The world community is preoccupied not only with how to repel the deadly coronavirus pandemic which has caused considerate damage to human life and nations’ economies, but also with new logic and tactics in how to embrace and cope with what is called the new normal. This time, the Continent of Africa does not wish to remain left out. Leaders and civil society and foreign partners are steadily poised to explore wisdom of the best minds on the Continent and beyond so that by the time the pandemic’s gloom gives way to some gleam of sanity, the social, cultural and political dynamics are set right to keep the people on even plane with others around the world. Yet again, Liberia’s Ellen Johnson Sirleaf (EJS) is tipped and craved to offer her counsel and wisdom on what can be done. Later today, she’s joining a panel of experts to share her thoughts at the UNDP-sponsored Hekima Series on the theme, “Building a Strong Africa After COVID-19”. The Analyst reports.
The United Nations Development Program, thinking ahead to see and prepare Africa cope with looming “new normal” that would dawn globally in the aftermath of the advent of COVID-19 is marshalling experts’ insights on how to position Africa and its backward people. It has been holding series of conversations around the subject and at today’s round, it has sought former Liberia’s President and Africa’s first democratically elected female to join the conversation.

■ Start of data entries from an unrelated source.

[src/rtl/dma2d_addr_gen.sv]
module dma2d_addr_gen #(
  parameter int AW = 32,
  parameter int CW = 16
) (
  input  logic          clk,
  input  logic          rst_n,
  input  logic          load,
  input  logic [AW-1:0] ld_start,
  input  logic [CW-1:0] ld_xcount,
  input  logic [AW-1:0] ld_xstride,
  input  logic [CW-1:0] ld_ycount,
  input  logic [AW-1:0] ld_ystride,
  input  logic [3:0]    ld_cfg,
  input  logic          elem_req,
  input  logic          irq_clr,
  output logic          elem_ack,
  output logic [AW-1:0] addr,
  output logic [CW:0]   cur_xcount,
  output logic [CW:0]   cur_ycount,
  output logic          busy,
  output logic          to_mem,
  output logic          fifo_flush,
  output logic          done,
  output logic          irq_pend
);
  localparam int NW = CW + 1;
  localparam logic [NW-1:0] ONE = NW'(1);

  function automatic logic [NW-1:0] widen(input logic [CW-1:0] c);
    return (c == '0) ? {1'b1, {CW{1'b0}}} : {1'b0, c};
  endfunction

  logic [AW-1:0] addr_q, xs_q, ys_q;
  logic [NW-1:0] xrel_q, xcnt_q, ycnt_q;
  logic          busy_q, dir_q, irq_en_q, flush_q, irq_q;

  wire accept  = elem_req & busy_q & ~load;
  wire row_end = (xcnt_q == ONE);
  wire last    = row_end & (ycnt_q == ONE);

  assign elem_ack   = accept;
  assign done       = accept & last;
  assign addr       = addr_q;
  assign cur_xcount = xcnt_q;
  assign cur_ycount = ycnt_q;
  assign busy       = busy_q;
  assign to_mem     = dir_q;
  assign fifo_flush = flush_q;
  assign irq_pend   = irq_q;

  always_ff @(posedge clk or negedge rst_n) begin
    if (!rst_n) begin
      addr_q   <= '0;
      xs_q     <= '0;
      ys_q     <= '0;
      xrel_q   <= '0;
      xcnt_q   <= '0;
      ycnt_q   <= '0;
      busy_q   <= 1'b0;
      dir_q    <= 1'b0;
      irq_en_q <= 1'b0;
      flush_q  <= 1'b0;
    end else begin
      flush_q <= load & ld_cfg[2];
      if (load) begin
        addr_q   <= ld_start;
        xs_q     <= ld_xstride;
        ys_q     <= ld_cfg[0] ? ld_ystride : '0;
        xrel_q   <= widen(ld_xcount);
        xcnt_q   <= widen(ld_xcount);
        ycnt_q   <= ld_cfg[0] ? widen(ld_ycount) : ONE;
        busy_q   <= 1'b1;
        dir_q    <= ld_cfg[1];
        irq_en_q <= ld_cfg[3];
      end else if (accept) begin
        if (last) begin
          busy_q <= 1'b0;
        end else if (row_end) begin
          addr_q <= addr_q + ys_q;
          xcnt_q <= xrel_q;
          ycnt_q <= ycnt_q - ONE;
        end else begin
          addr_q <= addr_q + xs_q;
          xcnt_q <= xcnt_q - ONE;
        end
      end
    end
  end

  always_ff @(posedge clk or negedge rst_n) begin
    if (!rst_n)                  irq_q <= 1'b0;
    else if (done && irq_en_q)   irq_q <= 1'b1;
    else if (irq_clr)            irq_q <= 1'b0;
  end


  x_step_chk: assert property (@(posedge clk) disable iff (!rst_n)
    (accept && !row_end) |=> (addr == $past(addr) + $past(xs_q)) && (cur_xcount == $past(cur_xcount) - ONE));


  row_wrap_chk: assert property (@(posedge clk) disable iff (!rst_n)
    (accept && row_end && !last) |=> (addr == $past(addr) + $past(ys_q)) && (cur_ycount == $past(cur_ycount) - ONE));


  hold_chk: assert property (@(posedge clk) disable iff (!rst_n)
    (!elem_req && !load) |=> $stable(addr) && $stable(cur_xcount) && $stable(cur_ycount));


  done_idle_chk: assert property (@(posedge clk) disable iff (!rst_n)
    (done && !load) |=> !busy && !elem_ack);


  count_live_chk: assert property (@(posedge clk) disable iff (!rst_n)
    busy |-> (cur_xcount != '0) && (cur_ycount != '0));


  irq_sticky_chk: assert property (@(posedge clk) disable iff (!rst_n)
    (irq_pend && !irq_clr) |=> irq_pend);


  flush_pulse_chk: assert property (@(posedge clk) disable iff (!rst_n)
    fifo_flush |-> !$past(fifo_flush) || $past(load));
endmodule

The Hekima Series will be held today on the theme, “Building a Strong Africa after COVID-19.
The Liberian former president, and WHO Goodwill Ambassador will be joining other distinguished panelists that include Achim Steiner, UNDP Administrator, and Ahunna Ezickonwa, Director, UNDP Africa.
Since she left the Liberian presidency, and particularly during the last four months of coronavirus pandemic, Madam Sirleaf, a Nobel Laureate, has been a source of counsel for a number of regional, continental and intercontinental organizations on complex issues facing humanity.
It was under her stewardship as President of Liberia that the deadly Ebola Disease raged hell in West Africa, sending scientists across the global in disarray over how to contain the pandemic. The estimates for infection and fatalities were staggering, some predicting that hundreds and thousands of Liberians and West Africans would fall before the pandemic ended its rage. But with sense, wisdom, leadership and cooperation, Liberia and its neighbors decisively repelled and defeated Ebola, and doomsayers wondered why.
The former Liberian President on the onset of the COVID-19 in Liberia, told her country people that “It is time to go to work again to beat this new enemy. There are few things which I believe Government and citizens can do together. First, as much as possible stay home and stay out of public gatherings, keep the children who are out of schools doing other things such as readings and playing games at home. She also cautioned health authorities receiving support from Government to try harder to increase the testing of citizens and citizens must act in their own interest to get tested.”
She added: “Protect and respect doctors, nurses, and health care workers who are making great sacrifices to save us. We owe much to them and should thank them,” the former President said. “Manage the money, one of our biggest failure as a nation, our economy will feel the effect and will need all public resource account for economic recovery.”
In an article she wrote in the prestigious Time Magazine, Madam Sirleaf called for concerted actions of nations to defeat the coronavirus and prepare for post-pandemic recovery.
“When epidemics strike, fear, anxiety and despair can be agonizing. But as we learned during Liberia’s Ebola epidemic, we are not defined by the conditions we face, no matter how hopeless they seem – we are defined by how we respond to them. Decisive political leadership and global cooperation – along with every single one of us playing our part – will determine if we win the war against this invisible enemy.”
In the March 19, 2020 Time article, Madam Sirleaf and Dr. Raj Panjabi, CEO of the Last Mile Health and Assistant Professor at Harvard Medical School wrote further: “The HYPERLINK “https://time.com/tag/covid-19/” COVID-19 pandemic is an unprecedented challenge. While countries with advanced healthcare systems struggle in the fight against COVID-19, its effects on countries with weaker health systems, including Liberia and other parts of Africa where cases are growing, will be significant. As a former President and a physician from Liberia, we were directly engaged in the country’s Ebola epidemic in 2014-16. The epidemic claimed the lives of over 11,000 people and resulted in massive economic losses across West Africa. Ebola taught us painful but valuable lessons. Today, as our fellow political and healthcare leaders across the world confront COVID-19, we share those lessons and five recommendations to strengthen the response.”
Even recently, the former Liberian leader and a couple of world leaders co-signed a letter written by UK former Prime Minister Gordon Brown to the G20 Nations on their thoughts of master plan regarding COVID-19.
In that letter, the eminent people, including Madam Sirleaf, raised a powerful alarm about the urgency to do something selfless and ingenious to circumvent the gloom, warning that without further G20 action, a pandemic-induced recession will only deepen to hurt the world’s poorest and most marginalized people.
The eminent persons called on G20 leaders to hold a second meeting to discuss measures to advance the implementation of the G20 Action Plan, and agree to a more strongly coordinated global response to the health, economic, and social emergencies we face.